### config.mk
export PLATFORM = sky130hd
export DESIGN_NAME = uart_buf_tx
export DESIGN_NICKNAME = d
export VERILOG_FILES = /design/src/rtl/utx_pkg.sv /design/src/rtl/utx_baud_gen.sv /design/src/rtl/utx_holdbuf.sv /design/src/rtl/utx_shifter.sv /design/src/rtl/uart_buf_tx.sv
export SDC_FILE = /design/constraint.sdc
export NUM_CORES = 1
export LEC_CHECK = 0
export ABC_AREA = 1
export ABC_CLOCK_PERIOD_IN_PS = 2400
export BUFFER_PORTS_ARGS = -buffer_cell sky130_fd_sc_hd__buf_2
export CORE_AREA = 5 5 85 87
export CTS_CLUSTER_DIAMETER = 150
export DETAILED_ROUTE_END_ITERATION = 12
export DIE_AREA = 0 0 90 92
export GPL_ROUTABILITY_DRIVEN = 1
export PLACE_DENSITY_LB_ADDON = 0.25
export SKIP_CTS_REPAIR_TIMING = 1
export SLEW_MARGIN = 15
export SYNTH_ARGS = -nofsm -noshare
export SYNTH_HDL_FRONTEND = slang
export SYNTH_SLANG_ARGS = --single-unit
### constraint.sdc
create_clock -name clk_i -period 2.4 [get_ports clk_i]
set_input_delay 0.48 -clock clk_i [delete_from_list [all_inputs] [get_ports clk_i]]
set_output_delay 0.48 -clock clk_i [all_outputs]
set_load 0.01 [all_outputs]
### src/rtl/utx_pkg.sv
package utx_pkg;
  localparam int FRAME_W = 12;
  localparam int LEN_W   = 4;

  typedef struct packed {
    logic [FRAME_W-1:0] bits;
    logic [LEN_W-1:0]   len;
  } frame_t;

  // LSB first: start, data, optional parity, stop(s)
  function automatic frame_t build_frame(input logic [7:0] d, input logic len8,
                                         input logic par_en, input logic par_odd,
                                         input logic two_stop);
    frame_t f;
    logic [LEN_W-1:0] pos;
    logic par;
    f.bits    = '1;
    f.bits[0] = 1'b0;
    pos = LEN_W'(1);
    for (int i = 0; i < 8; i++) begin
      if (i < 7 || len8) begin
        f.bits[pos] = d[i];
        pos = pos + LEN_W'(1);
      end
    end
    par = (^(len8 ? d : {1'b0, d[6:0]})) ^ par_odd;
    if (par_en) begin
      f.bits[pos] = par;
      pos = pos + LEN_W'(1);
    end
    f.len = pos + (two_stop ? LEN_W'(2) : LEN_W'(1));
    return f;
  endfunction
endpackage

### src/rtl/utx_baud_gen.sv
module utx_baud_gen #(
  parameter int DIV_W = 16,
  parameter int MOD_W = 8
) (
  input  logic             clk_i,
  input  logic             rst_ni,
  input  logic             clr_i,
  input  logic             restart_i,
  input  logic             run_i,
  input  logic [DIV_W-1:0] div_i,
  input  logic [MOD_W-1:0] mod_i,
  output logic             bit_stb_o
);
  localparam int IDX_W = (MOD_W > 1) ? $clog2(MOD_W) : 1;
  localparam int CNT_W = DIV_W + 1;

  logic [CNT_W-1:0] cnt_q, period;
  logic [IDX_W-1:0] idx_q, idx_nxt;

  assign period    = {1'b0, div_i} + CNT_W'(mod_i[idx_q]);
  assign bit_stb_o = run_i & (cnt_q == period - CNT_W'(1));

  generate
    if (MOD_W == (1 << IDX_W)) begin : g_pow2
      assign idx_nxt = idx_q + IDX_W'(1);
    end else begin : g_wrap
      assign idx_nxt = (idx_q == IDX_W'(MOD_W - 1)) ? '0 : idx_q + IDX_W'(1);
    end
  endgenerate

  always_ff @(posedge clk_i or negedge rst_ni) begin
    if (!rst_ni) begin
      cnt_q <= '0;
      idx_q <= '0;
    end else if (clr_i || restart_i || !run_i) begin
      cnt_q <= '0;
      idx_q <= '0;
    end else if (bit_stb_o) begin
      cnt_q <= '0;
      idx_q <= idx_nxt;
    end else begin
      cnt_q <= cnt_q + CNT_W'(1);
    end
  end
endmodule

### src/rtl/utx_holdbuf.sv
module utx_holdbuf #(
  parameter int DW = 8
) (
  input  logic          clk_i,
  input  logic          rst_ni,
  input  logic          clr_i,
  input  logic          wr_i,
  input  logic [DW-1:0] wr_data_i,
  input  logic          take_i,
  output logic          full_o,
  output logic [DW-1:0] data_o
);
  always_ff @(posedge clk_i or negedge rst_ni) begin
    if (!rst_ni) begin
      full_o <= 1'b0;
      data_o <= '0;
    end else if (clr_i) begin
      full_o <= 1'b0;
    end else if (wr_i) begin
      // write wins over a same-cycle take: old data leaves, new data stays
      full_o <= 1'b1;
      data_o <= wr_data_i;
    end else if (take_i) begin
      full_o <= 1'b0;
    end
  end
endmodule

### src/rtl/utx_shifter.sv
module utx_shifter
  import utx_pkg::*;
(
  input  logic   clk_i,
  input  logic   rst_ni,
  input  logic   clr_i,
  input  logic   load_i,
  input  frame_t frame_i,
  input  logic   bit_stb_i,
  output logic   busy_o,
  output logic   done_o,
  output logic   txd_o
);
  logic [FRAME_W-1:0] sh_q;
  logic [LEN_W-1:0]   rem_q;

  assign done_o = busy_o & bit_stb_i & (rem_q == LEN_W'(1));
  assign txd_o  = busy_o ? sh_q[0] : 1'b1;

  always_ff @(posedge clk_i or negedge rst_ni) begin
    if (!rst_ni) begin
      sh_q   <= '1;
      rem_q  <= '0;
      busy_o <= 1'b0;
    end else if (clr_i) begin
      sh_q   <= '1;
      rem_q  <= '0;
      busy_o <= 1'b0;
    end else if (load_i) begin
      sh_q   <= frame_i.bits;
      rem_q  <= frame_i.len;
      busy_o <= 1'b1;
    end else if (busy_o && bit_stb_i) begin
      sh_q  <= {1'b1, sh_q[FRAME_W-1:1]};
      rem_q <= rem_q - LEN_W'(1);
      if (rem_q == LEN_W'(1)) busy_o <= 1'b0;
    end
  end
endmodule

### src/rtl/uart_buf_tx.sv
module uart_buf_tx
  import utx_pkg::*;
#(
  parameter int DIV_W = 16,
  parameter int MOD_W = 8
) (
  input  logic             clk_i,
  input  logic             rst_ni,
  input  logic             soft_rst_i,
  input  logic             wr_i,
  input  logic [7:0]       wr_data_i,
  input  logic             len8_i,
  input  logic             par_en_i,
  input  logic             par_odd_i,
  input  logic             two_stop_i,
  input  logic             tx_ie_i,
  input  logic [DIV_W-1:0] baud_div_i,
  input  logic [MOD_W-1:0] baud_mod_i,
  output logic             txd_o,
  output logic             buf_empty_o,
  output logic             tx_empty_o,
  output logic             tx_irq_o
);
  logic       buf_full, busy, done, bit_stb, take;
  logic [7:0] buf_data;
  frame_t     frame;

  // transfer when idle, or exactly as the last stop bit ends
  assign take  = buf_full & (~busy | done);
  assign frame = build_frame(buf_data, len8_i, par_en_i, par_odd_i, two_stop_i);

  utx_holdbuf #(.DW(8)) u_buf (
    .clk_i     (clk_i),
    .rst_ni    (rst_ni),
    .clr_i     (soft_rst_i),
    .wr_i      (wr_i),
    .wr_data_i (wr_data_i),
    .take_i    (take),
    .full_o    (buf_full),
    .data_o    (buf_data)
  );

  utx_baud_gen #(.DIV_W(DIV_W), .MOD_W(MOD_W)) u_baud (
    .clk_i     (clk_i),
    .rst_ni    (rst_ni),
    .clr_i     (soft_rst_i),
    .restart_i (take),
    .run_i     (busy),
    .div_i     (baud_div_i),
    .mod_i     (baud_mod_i),
    .bit_stb_o (bit_stb)
  );

  utx_shifter u_shift (
    .clk_i     (clk_i),
    .rst_ni    (rst_ni),
    .clr_i     (soft_rst_i),
    .load_i    (take),
    .frame_i   (frame),
    .bit_stb_i (bit_stb),
    .busy_o    (busy),
    .done_o    (done),
    .txd_o     (txd_o)
  );

  assign buf_empty_o = ~buf_full;
  assign tx_empty_o  = ~buf_full & ~busy;
  assign tx_irq_o    = tx_ie_i & ~buf_full & ~soft_rst_i;
endmodule

==> impl_metrics.prom, run 1 <==
# TYPE chip_impl_metric gauge
chip_impl_metric{name="layout_min_cycle_time",unit="ns"} 2.956
chip_impl_metric{name="grt_first_pass_wirelength",unit="mm"} 12.39
chip_impl_metric{name="finalMaxSlewViolations",unit=""} 0
chip_impl_metric{name="initial_core_util",unit="%"} 50.83
chip_impl_metric{name="detailroute.via_count",unit=""} 2946
chip_impl_info{name="hold_path_class",value="input pin to asynchronous set/reset pin"} 1
chip_impl_metric{name="critPathMaxStageDelay",unit="ns"} 0.45
chip_impl_metric{name="die-area",unit="mm2"} 0.008280
chip_impl_metric{name="tcrit_tclk_final",unit="%"} 123.2
chip_impl_metric{name="buffer_ports.inserted",unit=""} 44
chip_impl_info{name="combinational_family_with_the_most_area_after_synthesis",value="simple AND/OR/NAND/NOR gates"} 1
chip_impl_metric{name="max_freq",unit="GHz"} 0.3383
chip_impl_metric{name="h-tree-depth",unit=""} 2
chip_impl_metric{name="post_synth_and_or_nand_nor_area_fraction",unit="%"} 35.37
chip_impl_metric{name="async_reset_ff_share",unit="%"} 100.0
chip_impl_metric{name="grt_antenna_before_repair",unit=""} 0
chip_impl_metric{name="post_synth_num_cell_types",unit=""} 39
chip_impl_info{name="grt_setup_unrepaired",value="yes"} 1
chip_impl_info{name="critical_path.slowest_cell",value="sky130_fd_sc_hd__dfrtp_2"} 1
chip_impl_metric{name="maximum_number_of_buffers_from_clock_root_to_sink",unit=""} 2
chip_impl_info{name="timing.critical_path.to",value="u_shift.rem_q[2]$_DFFE_PN0P_"} 1
chip_impl_metric{name="leakage",unit="nW"} 1.876
chip_impl_metric{name="grt_max_degree",unit=""} 22
chip_impl_metric{name="post_drt_via_cell_ratio",unit=""} 5.002
chip_impl_metric{name="syn_avg_cell_area",unit="um2"} 7.059
chip_impl_metric{name="ff2ff_setup_slack",unit="ns"} -0.56
chip_impl_info{name="mostFrequentLayoutCell",value="sky130_fd_sc_hd__nand2_1"} 1
chip_impl_metric{name="post-route-drc-count",unit=""} 0
chip_impl_metric{name="first_global_vias",unit=""} 2936
chip_impl_metric{name="worst-slew-pin-transition",unit="ns"} 0.5673
chip_impl_info{name="worstSetupPathType",value="flip-flop to flip-flop"} 1
chip_impl_metric{name="syn_to_final_growth",unit="%"} 19.53
chip_impl_metric{name="cts_made_buffers",unit=""} 5
chip_impl_metric{name="floorplan.rows",unit=""} 29
chip_impl_info{name="root_buffer",value="sky130_fd_sc_hd__clkbuf_8"} 1
chip_impl_metric{name="wirelength",unit="mm"} 7.284
chip_impl_metric{name="final_net_count",unit=""} 561
chip_impl_metric{name="clk_pin_slew",unit="ns"} 0.09
chip_impl_metric{name="synth_compound_area_share",unit="%"} 8.039
chip_impl_metric{name="finalWorstSetupSlack",unit="ns"} -0.5557
chip_impl_metric{name="ant_nets",unit=""} 0
chip_impl_metric{name="final_cell_count_no_fill",unit=""} 589
chip_impl_metric{name="seq_cells_post_synth",unit=""} 44
chip_impl_metric{name="timing.critical_path.buf_inv",unit=""} 3
chip_impl_metric{name="power.ir.vdd_worst",unit="mV"} 0.3449
chip_impl_metric{name="met2_usage",unit="%"} 32.32
chip_impl_metric{name="setup_viol",unit=""} 36
chip_impl_metric{name="finalWeightedCongestion",unit=""} 0.8450
chip_impl_metric{name="dr.first_iter.drc_count",unit=""} 97
chip_impl_metric{name="dp.final_hpwl",unit="mm"} 5.741
chip_impl_metric{name="detailed_routing_iteration_count_for_the_pre_antenna_repair_pass",unit=""} 4
chip_impl_metric{name="io_pins",unit=""} 45
chip_impl_metric{name="placed_instances",unit=""} 578
chip_impl_metric{name="cts.sink_count",unit=""} 44
chip_impl_metric{name="cp.arrival",unit="ns"} 3.20
chip_impl_info{name="worst_setup_path_end_kind",value="flip-flop"} 1
chip_impl_metric{name="avgRoutedWirePerCell",unit="um"} 12.37
chip_impl_metric{name="timing.max_slew.rel_slack",unit="%"} 62.18
chip_impl_metric{name="grt.overflow.total",unit=""} 0
chip_impl_metric{name="ys_warn_count",unit=""} 0
chip_impl_metric{name="clock_latency_at_the_later_pin_of_the_worst_skew_pair",unit="ns"} 0.30
chip_impl_metric{name="final_layout_size_suffix_gt1_share",unit="%"} 27.93
chip_impl_metric{name="critical_path_peak_fanout",unit=""} 11
chip_impl_metric{name="cp_num_cells",unit=""} 20
chip_impl_metric{name="rr_worst_depth",unit=""} 20
chip_impl_metric{name="fin_tns_setup",unit="ns"} -18.89
chip_impl_metric{name="synth_sequential_area_ratio",unit="%"} 34.90
chip_impl_metric{name="fp.coreArea",unit="mm2"} 0.006277
chip_impl_metric{name="synth_xor_xnor_area_share",unit="%"} 7.686
chip_impl_info{name="rr_startpoint",value="u_baud.idx_q[0]$_DFFE_PN0P_"} 1
chip_impl_metric{name="cp_data_required_time",unit="ns"} 2.65
chip_impl_info{name="setup.worst_path.start",value="u_baud.idx_q[0]$_DFFE_PN0P_"} 1
chip_impl_info{name="gr-max-usage-layer",value="met2"} 1
chip_impl_metric{name="grt.met1_usage",unit="%"} 20.09
chip_impl_metric{name="yosys-mux-area-fraction",unit="%"} 0.6667
chip_impl_metric{name="max-cap-violations",unit=""} 0
chip_impl_metric{name="die_w",unit="um"} 90
chip_impl_metric{name="floorplan.die.height",unit="um"} 92
chip_impl_metric{name="synth_cells",unit=""} 452
chip_impl_metric{name="finClkSkew",unit="ns"} 0.005185
chip_impl_metric{name="mappedNetlistNets",unit=""} 502
chip_impl_metric{name="synth_edf_count",unit=""} 0
chip_impl_info{name="timing.critical_path.mode_cell",value="sky130_fd_sc_hd__nand2_2"} 1
chip_impl_info{name="path_cells",value="buf_6 > mux2i_1 > o221ai_1 > o21ai_1 > ha_2 > ha_4 > a21oi_2 > nand3_1 > nor2_2 > nand2_1 > nor2_2 > nand2_2 > nor2_4 > nand2_2 > o211ai_4 > nand2_2 > inv_2 > buf_12 > nand2_2 > nand2_1"} 1
chip_impl_metric{name="power_per_cell_area",unit="mW/mm2"} 458.0
chip_impl_info{name="worst_r2r_endpoint",value="u_shift.rem_q[2]$_DFFE_PN0P_"} 1
chip_impl_info{name="most-common-layout-cells",value="sky130_fd_sc_hd__nand2_1 (115), sky130_fd_sc_hd__nor2_1 (61), sky130_fd_sc_hd__inv_1 (57)"} 1
chip_impl_metric{name="timing.final.hold_violations",unit=""} 0
chip_impl_metric{name="gr-usage-all-layers",unit="%"} 17.83
chip_impl_metric{name="synthesized_area_fraction_occupied_by_adder_cells",unit="%"} 3.765
chip_impl_info{name="run_status",value="finished, violations left"} 1
chip_impl_metric{name="grt_util_met3",unit="%"} 3.601
chip_impl_info{name="family_with_the_most_delay_on_the_worst_path",value="simple AND/OR/NAND/NOR gates"} 1
chip_impl_info{name="synth_flop_cell",value="sky130_fd_sc_hd__dfrtp_1"} 1
chip_impl_metric{name="insertedDiodeCount",unit=""} 0
chip_impl_metric{name="syn-cell-area",unit="mm2"} 0.003191
chip_impl_info{name="start_kind",value="flip-flop"} 1
chip_impl_info{name="violations",value="setup timing"} 1
chip_impl_info{name="cts_tree",value="done"} 1
==> layer usage <==
layer	wire length, um	vias to the layer above
met3	304	18
met1	3048	1342
met4	240	0
met2	3691	67
met5	0	-
li1	-	1519
==> power breakdown <==
part           internal (mW)  switching [mW]  total [mW]
Combinational          0.174           0.249       0.423
Sequential             0.792          0.0387       0.831
Clock                  0.233           0.260       0.493
Total                   1.20           0.547        1.75
==> state kept, by name (all words and copies together) (netlist names) <==
name and count:
u_baud.cnt_q 17, u_baud.idx_q 3, u_buf.data_o 8, u_buf.full_o 1
u_shift.busy_o 1, u_shift.rem_q 4, u_shift.sh_q 10
==> area by class of cell <==
| type | count | area (um2) |
|---|---|---|
| Fill cell | 592 | 2464 |
| Multi-Input combinational cell | 336 | 1872 |
| Clock buffer | 6 | 82.58 |
| Sequential cell | 44 | 1115 |
| Clock inverter | 2 | 15.01 |
| Inverter | 64 | 242.7 |
| Tap cell | 77 | 96.34 |
| Timing Repair Buffer | 60 | 390.4 |
==> stage by stage <==
| stage | power (mW) | setup WS [ns] | utilization [%] | cell area (um2) | hold WS (ns) |
|---|---|---|---|---|---|
| after global routing | 1.857 | -0.7366 | 60.75 | 3814 | 0.1628 |
| after detailed placement | 1.247 | -0.5966 | 57.42 | 3605 | 0.4669 |
| after global placement | 1.234 | -0.5342 | 57.42 | 3605 | 0.4665 |
| after floorplan | 1.107 | -0.1511 | - | 3218 | 0.1844 |
| after CTS | 1.743 | -0.5583 | 58.98 | 3702 | 0.1343 |
| final | 1.747 | -0.5557 | 60.75 | 3814 | 0.1294 |
==> how the worst min path moves through the flow <==
stage / startpoint / to / slack (ns) / depth (start not counted)
after detailed placement: rst_ni / u_buf.data_o[2]$_DFFE_PN0P_ / 0.47 / 1
after global routing: rst_ni / u_buf.data_o[2]$_DFFE_PN0P_ / 0.16 / 1
after floorplan: rst_ni / u_baud.cnt_q[0]$_DFF_PN0_ / 0.18 / 0
after global placement: rst_ni / u_buf.data_o[3]$_DFFE_PN0P_ / 0.47 / 1
after CTS: rst_ni / u_buf.data_o[2]$_DFFE_PN0P_ / 0.13 / 1
final: rst_ni / u_buf.data_o[2]$_DFFE_PN0P_ / 0.13 / 1
==> cell families after synthesis <==
logic type | Yosys count
simple gates | 258
buf+inv | 72
flops | 44
compound gates | 39
xor+xnor | 28
fa+ha+maj | 9
mux | 2
==> cells in the mapped netlist, types with 2 or more instances <==
cell type / instances / area [um2]
sky130_fd_sc_hd__a21oi_1: 8 / 40.04
sky130_fd_sc_hd__a21oi_2: 9 / 78.83
sky130_fd_sc_hd__buf_6: 4 / 45.04
sky130_fd_sc_hd__clkbuf_1: 2 / 7.510
sky130_fd_sc_hd__dfrtp_1: 34 / 850.8
sky130_fd_sc_hd__dfstp_2: 10 / 262.8
sky130_fd_sc_hd__ha_1: 8 / 100.1
sky130_fd_sc_hd__inv_1: 59 / 221.5
sky130_fd_sc_hd__inv_2: 5 / 18.77
sky130_fd_sc_hd__nand2_1: 122 / 457.9
sky130_fd_sc_hd__nand2_2: 6 / 37.54
sky130_fd_sc_hd__nand3_1: 30 / 150.1
sky130_fd_sc_hd__nand3b_1: 5 / 37.54
sky130_fd_sc_hd__nand4_1: 4 / 25.02
sky130_fd_sc_hd__nor2_1: 65 / 244.0
sky130_fd_sc_hd__nor2_2: 16 / 100.1
sky130_fd_sc_hd__nor2_4: 2 / 22.52
sky130_fd_sc_hd__nor3_1: 4 / 20.02
sky130_fd_sc_hd__o21ai_0: 13 / 65.06
sky130_fd_sc_hd__xnor2_1: 12 / 105.1
sky130_fd_sc_hd__xor2_1: 16 / 140.1
Note: power is estimated with default switching activity, not from simulation.
==> run 2, diff against run 1 <==
--- a/config.mk
+++ b/config.mk
@@ -14,6 +14,7 @@
 export DIE_AREA = 0 0 90 92
 export GPL_ROUTABILITY_DRIVEN = 1
 export PLACE_DENSITY_LB_ADDON = 0.25
+export SETUP_SLACK_MARGIN = 0.1
 export SKIP_CTS_REPAIR_TIMING = 1
 export SLEW_MARGIN = 15
 export SYNTH_ARGS = -nofsm -noshare
==> run 2 against run 1 <==
Total power rose by 11%. Count of clock-buffer cells in the layout did not move. Final area up 1.9%. The run still ends with setup timing left. Utilization grew 1.2 points. Setup slack gained 0.088 ns. Clock power is 37% higher. Non-clock buffer count grew 2. Wire length increased by 1.8%. Fmax up 3.1%.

▶ Exercise objective: Please reproduce exactly the lines from the first one of the records above through the line containing "typedef struct packed", both included, and nothing else.

▶ Answer box:
### config.mk
export PLATFORM = sky130hd
export DESIGN_NAME = uart_buf_tx
export DESIGN_NICKNAME = d
export VERILOG_FILES = /design/src/rtl/utx_pkg.sv /design/src/rtl/utx_baud_gen.sv /design/src/rtl/utx_holdbuf.sv /design/src/rtl/utx_shifter.sv /design/src/rtl/uart_buf_tx.sv
export SDC_FILE = /design/constraint.sdc
export NUM_CORES = 1
export LEC_CHECK = 0
export ABC_AREA = 1
export ABC_CLOCK_PERIOD_IN_PS = 2400
export BUFFER_PORTS_ARGS = -buffer_cell sky130_fd_sc_hd__buf_2
export CORE_AREA = 5 5 85 87
export CTS_CLUSTER_DIAMETER = 150
export DETAILED_ROUTE_END_ITERATION = 12
export DIE_AREA = 0 0 90 92
export GPL_ROUTABILITY_DRIVEN = 1
export PLACE_DENSITY_LB_ADDON = 0.25
export SKIP_CTS_REPAIR_TIMING = 1
export SLEW_MARGIN = 15
export SYNTH_ARGS = -nofsm -noshare
export SYNTH_HDL_FRONTEND = slang
export SYNTH_SLANG_ARGS = --single-unit
### constraint.sdc
create_clock -name clk_i -period 2.4 [get_ports clk_i]
set_input_delay 0.48 -clock clk_i [delete_from_list [all_inputs] [get_ports clk_i]]
set_output_delay 0.48 -clock clk_i [all_outputs]
set_load 0.01 [all_outputs]
### src/rtl/utx_pkg.sv
package utx_pkg;
  localparam int FRAME_W = 12;
  localparam int LEN_W   = 4;

  typedef struct packed {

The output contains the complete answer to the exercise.